Quest has about 650,000 clinicians and hospital accounts in its network. As part of the agreement with Guardant, Quest’s sales team will educate primary care physicians, obstetricians and gynecologists about the test.
“A blood-based test for colorectal cancer has the potential to reduce several barriers that prevent wider population screening,” Quest CEO Jim Davis said in a statement, emphasizing that Quest’s scale will help expand access nationally and could increase early detection.
Talasaz said all Shield tests will continue to be processed at Guardant.
At Wednesday’s investor meeting, Talasaz said Shield was built as a multi-cancer detection, or MCD, platform, with colorectal cancer chosen as the first indication because of the opportunity to answer a big unmet need for improved screening rates.

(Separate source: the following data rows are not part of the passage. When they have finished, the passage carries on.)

**src/rtl/apb_i2c_regif_if.sv**
```systemverilog
// APB slave bus bundle for the I2C register interface.
// Handshake: a transfer is a setup cycle (PSELx=1, PENABLE=0) followed by one or more
// access cycles (PSELx=1, PENABLE=1); it completes on the rising edge where PREADY=1,
// and PSLVERR is meaningful only in that completing cycle.
interface apb_i2c_regif_if #(
  parameter int DATA_W = 32,
  parameter int ADDR_W = 8
);
  logic              PSELx;
  logic              PENABLE;
  logic              PWRITE;
  logic [ADDR_W-1:0] PADDR;
  logic [DATA_W-1:0] PWDATA;
  logic [DATA_W-1:0] PRDATA;
  logic              PREADY;
  logic              PSLVERR;

  modport master (
    output PSELx, PENABLE, PWRITE, PADDR, PWDATA,
    input  PRDATA, PREADY, PSLVERR
  );

  modport slave (
    input  PSELx, PENABLE, PWRITE, PADDR, PWDATA,
    output PRDATA, PREADY, PSLVERR
  );
endinterface

```
**src/rtl/apb_i2c_regif.sv**
```systemverilog
// APB register front-end for an I2C core: TX/RX FIFO ports, config/timeout
// registers, status, and a sticky interrupt block with enable mask.
module apb_i2c_regif #(
  parameter int DATA_W = 32,
  parameter int ADDR_W = 8,
  parameter int CFG_W  = 14,
  parameter int TO_W   = 14
) (
  input  logic              PCLK,
  input  logic              PRESETn,
  apb_i2c_regif_if.slave    apb,
  output logic [DATA_W-1:0] TX_DATA,
  output logic              TX_PUSH,
  input  logic              TX_FULL,
  input  logic              TX_EMPTY,
  input  logic [DATA_W-1:0] RX_DATA,
  output logic              RX_POP,
  input  logic              RX_EMPTY,
  input  logic              ERROR,
  output logic [CFG_W-1:0]  CFG,
  output logic [TO_W-1:0]   TIMEOUT,
  output logic              IRQ,
  output logic              state_dbg
);

  typedef enum logic {IDLE = 1'b0, RXWAIT = 1'b1} state_t;

  localparam logic [ADDR_W-1:0] A_TX  = ADDR_W'('h00);
  localparam logic [ADDR_W-1:0] A_RX  = ADDR_W'('h04);
  localparam logic [ADDR_W-1:0] A_CFG = ADDR_W'('h08);
  localparam logic [ADDR_W-1:0] A_TO  = ADDR_W'('h0C);
  localparam logic [ADDR_W-1:0] A_ST  = ADDR_W'('h10);
  localparam logic [ADDR_W-1:0] A_IEN = ADDR_W'('h14);
  localparam logic [ADDR_W-1:0] A_IST = ADDR_W'('h18);

  state_t            state;
  logic [DATA_W-1:0] prdata_q;
  logic [CFG_W-1:0]  cfg_q;
  logic [TO_W-1:0]   to_q;
  logic [2:0]        irq_en_q;
  logic [2:0]        irq_stat_q;
  logic [2:0]        irq_stat_nxt;
  logic              irq_q;

  logic is_tx, is_rx, is_cfg, is_to, is_st, is_ien, is_ist, mapped;
  logic access, setup_rd, rx_ok, err, wr_ok;
  logic [DATA_W-1:0] rd_mux;

  // Full-width compare against aligned constants also rejects misaligned offsets.
  assign is_tx  = (apb.PADDR == A_TX);
  assign is_rx  = (apb.PADDR == A_RX);
  assign is_cfg = (apb.PADDR == A_CFG);
  assign is_to  = (apb.PADDR == A_TO);
  assign is_st  = (apb.PADDR == A_ST);
  assign is_ien = (apb.PADDR == A_IEN);
  assign is_ist = (apb.PADDR == A_IST);
  assign mapped = is_tx | is_rx | is_cfg | is_to | is_st | is_ien | is_ist;

  assign access   = apb.PSELx & apb.PENABLE & (state == IDLE);
  assign setup_rd = apb.PSELx & ~apb.PENABLE & ~apb.PWRITE & ~is_rx & (state == IDLE);
  assign err      = ~mapped
                  | ( apb.PWRITE & (is_rx | is_st | (is_tx & TX_FULL)))
                  | (~apb.PWRITE & (is_tx | (is_rx & RX_EMPTY)));
  assign rx_ok    = access & ~apb.PWRITE & is_rx & ~RX_EMPTY;
  assign wr_ok    = PRESETn & access & apb.PWRITE & ~err;

  // A good RXDATA read stalls one cycle; every other access completes immediately.
  assign apb.PREADY  = PRESETn & ((state == RXWAIT) | (access & ~rx_ok));
  assign apb.PSLVERR = PRESETn & access & err;
  assign apb.PRDATA  = prdata_q;

  assign TX_DATA   = apb.PWDATA;
  assign TX_PUSH   = wr_ok & is_tx;
  assign RX_POP    = PRESETn & rx_ok;
  assign CFG       = cfg_q;
  assign TIMEOUT   = to_q;
  assign IRQ       = irq_q;
  assign state_dbg = state;

  always_comb begin
    rd_mux = '0;
    if (is_cfg) rd_mux[CFG_W-1:0] = cfg_q;
    if (is_to)  rd_mux[TO_W-1:0]  = to_q;
    if (is_st)  rd_mux[3:0]       = {ERROR, TX_FULL, TX_EMPTY, RX_EMPTY};
    if (is_ien) rd_mux[2:0]       = irq_en_q;
    if (is_ist) rd_mux[2:0]       = irq_stat_q;
  end

  // Sources are OR'd in after the W1C mask so a live source wins over a clear.
  always_comb begin
    irq_stat_nxt = irq_stat_q;
    if (wr_ok && is_ist) irq_stat_nxt = irq_stat_nxt & ~apb.PWDATA[2:0];
    irq_stat_nxt = irq_stat_nxt | {ERROR, ~RX_EMPTY, TX_EMPTY};
  end

  always_ff @(posedge PCLK) begin
    if (!PRESETn) begin
      state      <= IDLE;
      prdata_q   <= '0;
      cfg_q      <= '0;
      to_q       <= '0;
      irq_en_q   <= '0;
      irq_stat_q <= '0;
      irq_q      <= 1'b0;
    end else begin
      irq_stat_q <= irq_stat_nxt;
      irq_q      <= |(irq_stat_q & irq_en_q);
      case (state)
        IDLE: begin
          if (rx_ok) begin
            prdata_q <= RX_DATA;
            state    <= RXWAIT;
          end else if (setup_rd) begin
            prdata_q <= rd_mux;
          end
          if (wr_ok) begin
            if (is_cfg) cfg_q    <= apb.PWDATA[CFG_W-1:0];
            if (is_to)  to_q     <= apb.PWDATA[TO_W-1:0];
            if (is_ien) irq_en_q <= apb.PWDATA[2:0];
          end
        end
        RXWAIT: state <= IDLE;
        default: state <= IDLE;
      endcase
    end
  end

endmodule

```
**src/flat_wrapper.sv**
```systemverilog
// flat-port wrapper written by rule: the top's interface ports become plain ports
module apb_i2c_regif_flat 
#(
  parameter int DATA_W = 32,
  parameter int ADDR_W = 8,
  parameter int CFG_W  = 14,
  parameter int TO_W   = 14
)
  (PCLK, PRESETn, TX_DATA, TX_PUSH, TX_FULL, TX_EMPTY, RX_DATA, RX_POP, RX_EMPTY, ERROR, CFG, TIMEOUT, IRQ, state_dbg, apb_PSELx, apb_PENABLE, apb_PWRITE, apb_PADDR, apb_PWDATA, apb_PRDATA, apb_PREADY, apb_PSLVERR);
  apb_i2c_regif_if #(.DATA_W(DATA_W), .ADDR_W(ADDR_W)) apb_i ();
  input  logic PCLK;
  input  logic PRESETn;
  output logic [DATA_W-1:0] TX_DATA;
  output logic TX_PUSH;
  input  logic TX_FULL;
  input  logic TX_EMPTY;
  input  logic [DATA_W-1:0] RX_DATA;
  output logic RX_POP;
  input  logic RX_EMPTY;
  input  logic ERROR;
  output logic [CFG_W-1:0] CFG;
  output logic [TO_W-1:0] TIMEOUT;
  output logic IRQ;
  output logic state_dbg;
  input wire logic [$bits(apb_i.PSELx)-1:0] apb_PSELx;
  input wire logic [$bits(apb_i.PENABLE)-1:0] apb_PENABLE;
  input wire logic [$bits(apb_i.PWRITE)-1:0] apb_PWRITE;
  input wire logic [$bits(apb_i.PADDR)-1:0] apb_PADDR;
  input wire logic [$bits(apb_i.PWDATA)-1:0] apb_PWDATA;
  output wire logic [$bits(apb_i.PRDATA)-1:0] apb_PRDATA;
  output wire logic [$bits(apb_i.PREADY)-1:0] apb_PREADY;
  output wire logic [$bits(apb_i.PSLVERR)-1:0] apb_PSLVERR;
  assign apb_i.PSELx = apb_PSELx;
  assign apb_i.PENABLE = apb_PENABLE;
  assign apb_i.PWRITE = apb_PWRITE;
  assign apb_i.PADDR = apb_PADDR;
  assign apb_i.PWDATA = apb_PWDATA;
  assign apb_PRDATA = apb_i.PRDATA;
  assign apb_PREADY = apb_i.PREADY;
  assign apb_PSLVERR = apb_i.PSLVERR;
  apb_i2c_regif #(.DATA_W(DATA_W), .ADDR_W(ADDR_W), .CFG_W(CFG_W), .TO_W(TO_W)) u_core (.PCLK(PCLK), .PRESETn(PRESETn), .apb(apb_i), .TX_DATA(TX_DATA), .TX_PUSH(TX_PUSH), .TX_FULL(TX_FULL), .TX_EMPTY(TX_EMPTY), .RX_DATA(RX_DATA), .RX_POP(RX_POP), .RX_EMPTY(RX_EMPTY), .ERROR(ERROR), .CFG(CFG), .TIMEOUT(TIMEOUT), .IRQ(IRQ), .state_dbg(state_dbg));
endmodule
```
**config.mk**
```make
export PLATFORM = sky130hd
export DESIGN_NAME = apb_i2c_regif_flat
export DESIGN_NICKNAME = d
export VERILOG_FILES = /design/src/rtl/apb_i2c_regif_if.sv /design/src/rtl/apb_i2c_regif.sv /design/src/flat_wrapper.sv
export SDC_FILE = /design/constraint.sdc
export NUM_CORES = 1
export LEC_CHECK = 0
export CAP_MARGIN = 10
export CORE_MARGIN = 3
export CORE_UTILIZATION = 35
export CTS_BUF_LIST = sky130_fd_sc_hd__clkbuf_16
export DETAILED_ROUTE_END_ITERATION = 7
export HOLD_SLACK_MARGIN = 0.12
export PLACE_DENSITY = 0.81
export SETUP_SLACK_MARGIN = 0.5
export SLEW_MARGIN = 20
export SYNTH_ARGS = -nofsm -noshare
export SYNTH_HDL_FRONTEND = slang
export SYNTH_SLANG_ARGS = --single-unit
```
**constraint.sdc**
```tcl
create_clock -name PCLK -period 1.77 [get_ports PCLK]
set_input_delay 0.354 -clock PCLK [delete_from_list [all_inputs] [get_ports PCLK]]
set_output_delay 0.354 -clock PCLK [all_outputs]
set_load 0.1 [all_outputs]
```
After elaboration in Yosys (flattened, before gate mapping):

Index checks and enable logic that the tools add are counted.
W data, S select, Z words.

* add/subtract/negate cells: 0
* multiply operators: 0
* divide/modulo/power cells: 0
* order comparisons: 0
* equality and inequality tests: 6
* shift operators: 0
* muxes and demuxes: 10
* bitwise operators: 45
* reductions and logical operators: 8

Operators by type and width (count)
* $mux W32: 2
* $mux W14: 2
* $eq A8 B5 Y1 const B: 3
* $and A1 B1 Y1: 21
* $eq A8 B4 Y1 const B: 2
* $or A1 B1 Y1: 12
* $mux W3: 3
* $reduce_and A3 Y1: 3
* $eq A8 B3 Y1 const B: 1
* $logic_not A8 Y1: 1
* $not A1 Y1: 8
* $and A3 B3 Y3: 2
* $mux W4: 1
* $not A3 Y3: 1
* $or A3 B3 Y3: 1
* $reduce_or A3 Y1: 1
* $pmux W1 S2: 1
* $reduce_and A2 Y1: 1
* $reduce_bool A2 Y1: 1
* $logic_and A1 B1 Y1: 1
* $mux W1: 1

* flip-flop bits (word level): 68
* bits in latches: 0
* RAM bits: 0
* bits in read-only memories: 0
* input port bits: 81
* output and inout port bits: 98
* logic and storage cells: 76
* memories kept: 0

Logic depth before layout (Yosys ltp):

* depth in word-level cells: 15
* mapped depth: 7
* depth with buffers taken out: 5

Worst setup path before layout:

No wires, ideal clock.

* kind: register to output
* from: reg u_core.state (netlist: u_core.state_dbg)
* to: out apb_PSLVERR
* arrival time: 2331 ps
* data required time: 1416 ps
* slack: -915 ps
* cell stages (with the launch flop): 4
* path buffers: 0
* path through: dfxtp_1 -> and3b_1 -> nand2_1 -> nor2_1

* cells in the longest elaborated chain, start to end: 4

Ends and longest elaborated chain
* start: declaration: RTL line apb_i2c_regif.sv:36 `state_t state;`
* start signal: assignment: RTL line apb_i2c_regif.sv:98 `state <= IDLE;`
* start signal: assignment: RTL line apb_i2c_regif.sv:112 `state <= RXWAIT;`
* start signal: assignment: RTL line apb_i2c_regif.sv:122 `RXWAIT: state <= IDLE;`
* $not A1 Y1: RTL line apb_i2c_regif.sv:59 `assign access = apb.PSELx & apb.PENABLE & (state == IDLE);`
* $and A1 B1 Y1: RTL line apb_i2c_regif.sv:59
* $and A1 B1 Y1 (2 in series): RTL line apb_i2c_regif.sv:69 `assign apb.PSLVERR = PRESETn & access & err;`
* end: declaration: RTL line flat_wrapper.sv:32 `output wire logic [$bits(apb_i.PSLVERR)-1:0] apb_PSLVERR;`

No other way between the ends.

Final worst setup path:

* from: in apb_PADDR[1]
* to: out apb_PREADY

* cells in the longest elaborated chain, start to end: 7

Ends and longest elaborated chain
* start: declaration: RTL line flat_wrapper.sv:28 `input wire logic [$bits(apb_i.PADDR)-1:0] apb_PADDR;`
* $eq A8 B3 Y1: RTL line apb_i2c_regif.sv:51 `assign is_rx = (apb.PADDR == A_RX);`
* $and A1 B1 Y1 (2 in series): RTL line apb_i2c_regif.sv:64 `assign rx_ok = access & ~apb.PWRITE & is_rx & ~RX_EMPTY;`
* $not A1 Y1: RTL line apb_i2c_regif.sv:68 `assign apb.PREADY = PRESETn & ((state == RXWAIT) | (access & ~rx_ok));`
* $and A1 B1 Y1: RTL line apb_i2c_regif.sv:68
* $or A1 B1 Y1: RTL line apb_i2c_regif.sv:68
* $and A1 B1 Y1: RTL line apb_i2c_regif.sv:68
* end: declaration: RTL line flat_wrapper.sv:31 `output wire logic [$bits(apb_i.PREADY)-1:0] apb_PREADY;`

No other way between the ends.

==> flow_summary.ini <==
[critical_path]
cp_slowest_stage_delay_ns = 0.34
worstPathArrival_ns = 1.60
critPathSlowestCell = nor4b_4
critical_path.max_fanout = 4
end_kind = output pin
crit_buf_inv = 3
setup.worst_path.start_class = input port
critPathRequiredTime_ns = 1.42
critPathTopFamily = simple AND/OR/NAND/NOR gates
critPathKind = input port to output pin
crit_chain = buf_8 > nor4b_4 > buf_4 > and3_4 > nor2_4 > o21a_4 > buf_12

[grt]
grt_max_degree = 51
grt_first_pass_wirelength_mm = 19.5
antenna_found_initial = 0
grt_pass1_vias = 3546
grt_use_total = 0.246
gr-total-overflow = 0

[synthesis]
synth_top_area_cell = dfxtp_1
synth_top_area_frac = 0.426
netlist_area_sq_um = 3190
synthTopCellsByArea = dfxtp_1 43%, nand2_1 9.4%, buf_4 8.5%
synth_nets = 450
synth_seq_cells = 68
ys_warn_count = 0
yosysSeqAreaShare = 0.426
postSynthAreaPerCell_sq_um = 8.66
synth_cells = 369
ys_types = 41

[floorplan]
fp.dieH_um = 102
start_util = 0.363
pin_count = 179
die_x_um = 102
die-area_sq_um = 10300
core_area_sq_um = 8810
row_count = 34

[detailed_routing]
wl_per_cell_um = 23.6
route.detailed.drc = 0
drt_first_pass_iters = 5
route.vias.total = 3751
first_iter_violations = 322
drtAntennaViolNets = 0
viasPerCell = 5.68
finalWirelength_mm = 15.6

[finish]
drive_gt1_frac = 0.679
design_area_sq_um = 7160
areaGrowthSynthToFinish_pct = 124
layout.cells.non_filler = 660
antenna_cells = 0
final_net_count = 628

[sta]
rsz0062_at_grt = yes
skew_ns = 0.00832
slew_violations = 0
final.setup.worst_slack_ns = -0.187
fin_crit_ns = 1.96
period_share = 1.11
fmax_mhz = 511
worst_pin_slew_ns = 0.563
finalHoldViolCount = 0
final-setup-viol-count = 21
maxSlewHeadroom = 0.625
timing.hold.ws_ns = 0.454

[flow_run]
maxCapViolCount = 0

[placed_design]
port_buffers = 142
pre_cts_slack_ns = -0.879
place_inst = 597
postPlaceCellArea_sq_um = 5600
hpwlAfterDp_mm = 8.12
place.gp.congestion = 0.836

[power]
switching_share = 0.295
netSwitchingPower_mw = 1.21
ir_worst_vdd_uv = 669
pwr-share-clk = 0.395
leakage_nw = 2.70
power.internal_mw = 2.90
power.share.sequential = 0.380
total_power_mw = 4.11
p_per_area_nw_per_um2 = 574
power_frac_comb = 0.225

[clocking]
cts_max_path_buffers = 2
cts_tree = built
cts_sinks = 68
clk_latency_ns = 0.34
cts_max_level = 3
cts_buffers = 9
clockRootBuffer = clkbuf_16
ctsHoldBuffers = 0
clkTransAtPathRegs_ns = 0.05

[run_status]
violations = negative setup slack
status = finished, violations left

[hold_path]
hold_class = input port to flop
area by class of cell:
| type | count | area, sq um |
|---|---|---|
| Timing Repair Buffer | 219 | 3120 |
| Multi-Input combinational cell | 245 | 2150 |
| Fill cell | 432 | 1650 |
| Sequential cell | 68 | 1470 |
| Clock buffer | 9 | 225 |
| Tap cell | 108 | 135 |
| Clock inverter | 7 | 45.0 |
| Inverter | 4 | 15.0 |
flip-flops by register name (all words and copies together), names as in the netlist:
name / count
u_core.irq_stat_q: 3
u_core.CFG: 14
u_core.TIMEOUT: 14
u_core.apb.PRDATA: 32
u_core.state_dbg: 1
u_core.irq_en_q: 3
u_core.IRQ: 1
cell families (layout without fill, tap and decap cells):
family / after synthesis / after routing / share of synthesized area
and+or+nand+nor: 130 / 134 / 0.199
DFF: 68 / 68 / 0.426
buffers and inverters: 60 / 239 / 0.127
AOI/OAI and AO/OA: 108 / 108 / 0.239
muxes: 3 / 3 / 0.00940
path summary, 6_finish.rpt:
check	end	cells after the start	slack [ns]	startpoint
hold / removal	u_core.irq_stat_q[1]	3	0.45	RX_EMPTY
setup reg to reg	u_core.apb.PRDATA[8]	6	0.05	u_core.state_dbg
setup / recovery	apb_PREADY	7	-0.19	apb_PADDR[1]
hold reg to reg	u_core.CFG[9]	2	0.49	u_core.CFG[9]
worst min-delay path, cell delays in order:
cell and delay (ns):
buf_2 0.18, buf_4 0.15, a21boi_1 0.06
metal layers:
| metal | wire [um] | share of wire | up-vias | GRT usage |
|---|---|---|---|---|
| li1 | - | - | 1634 | - |
| met1 | 5730 | 0.37 | 1833 | 0.288 |
| met2 | 8040 | 0.52 | 227 | 0.427 |
| met3 | 1090 | 0.070 | 57 | 0.0689 |
| met4 | 699 | 0.045 | 0 | 0.0951 |
| met5 | 0 | 0 | - | 0 |
Yosys cell counts:
| cell type | number |
|---|---|
| a21boi_0 | 23 |
| a21boi_1 | 6 |
| a21o_1 | 1 |
| a21oi_1 | 7 |
| a21oi_2 | 1 |
| a221oi_1 | 4 |
| a222oi_1 | 3 |
| a22o_1 | 18 |
| a22oi_1 | 9 |
| a31oi_1 | 13 |
| and2_1 | 5 |
| and2_2 | 2 |
| and3_1 | 4 |
| and3b_1 | 2 |
| and4_1 | 1 |
| and4_4 | 1 |
| buf_2 | 2 |
| buf_4 | 36 |
| buf_6 | 4 |
| buf_8 | 1 |
| clkbuf_1 | 13 |
| dfxtp_1 | 68 |
| inv_1 | 4 |
| mux2i_1 | 3 |
| nand2_1 | 80 |
| nand2b_1 | 5 |
| nand3_1 | 2 |
| nand4_1 | 4 |
| nand4b_1 | 1 |
| nor2_1 | 8 |
| nor2b_1 | 7 |
| nor3_1 | 3 |
| nor3_2 | 1 |
| nor3b_1 | 1 |
| nor4_2 | 1 |
| nor4b_1 | 1 |
| nor4b_4 | 1 |
| o21a_1 | 2 |
| o21ai_0 | 16 |
| o21ai_1 | 4 |
| o21bai_1 | 1 |
cell usage in the layout, fill, tap and decap left out, types with 4 or more instances in the layout:
master / n
dfxtp_1: 6
a31oi_4: 5
clkbuf_16: 12
a22o_1: 18
a22oi_2: 6
and2_4: 9
nand2_1: 35
a21boi_2: 11
clkdlybuf4s50_1: 34
inv_1: 5
nor2_1: 4
nand4_1: 4
a31oi_1: 8
buf_4: 34
nand2_8: 4
o21ai_2: 15
a21boi_1: 18
dfxtp_2: 50
dfxtp_4: 12
a21oi_2: 4
dlygate4sd2_1: 16
nor2b_1: 5
buf_12: 89
nand2_2: 33
nand2_4: 10
buf_6: 32
power by group through the flow:
stage               Clock (mW)  Sequential (mW)  Combinational [mW]
CTS                       1.63             1.58               0.821
detailed placement           0             1.60               0.723
global route              1.71             1.56               0.948
global placement             0             1.60               0.715
floorplan                    0             1.71               0.467
finish                    1.63             1.56               0.924
what timing repair did:
action,in CTS,in global routing
pin swaps,44,58
resized for setup,192,92
gates cloned,7,4
setup endpoints to repair,86,83
setup buffers,21,15
through the flow:
stage                      util  setup TNS (ns)
after floorplan               -          -0.129
after global placement    0.636          -35.80
after detailed placement  0.636          -39.07
after CTS                 0.748          -0.271
after global routing      0.813           -4.18
final                     0.813           -2.18
No activity file was read; power rests on OpenSTA's default activity.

Shield received FDA approval as a primary screening option last summer, and the company has completed several studies that show the test is helping increase screening for colorectal cancer, he said.
For multi-cancer screening results, a patient’s physician would need to opt in to receive that report, and the patient would have to authorize the release of medical records to Guardant, said Talasaz.
Shield as a stand-alone MCD test has FDA breakthrough device designation. The test has been selected by the National Cancer Institute for use in its Vanguard study evaluating whether the benefits of MCD screening outweigh the harm, and if the tests can help prevent death.
Guardant projected Shield will generate more than $500 million in revenue in 2028.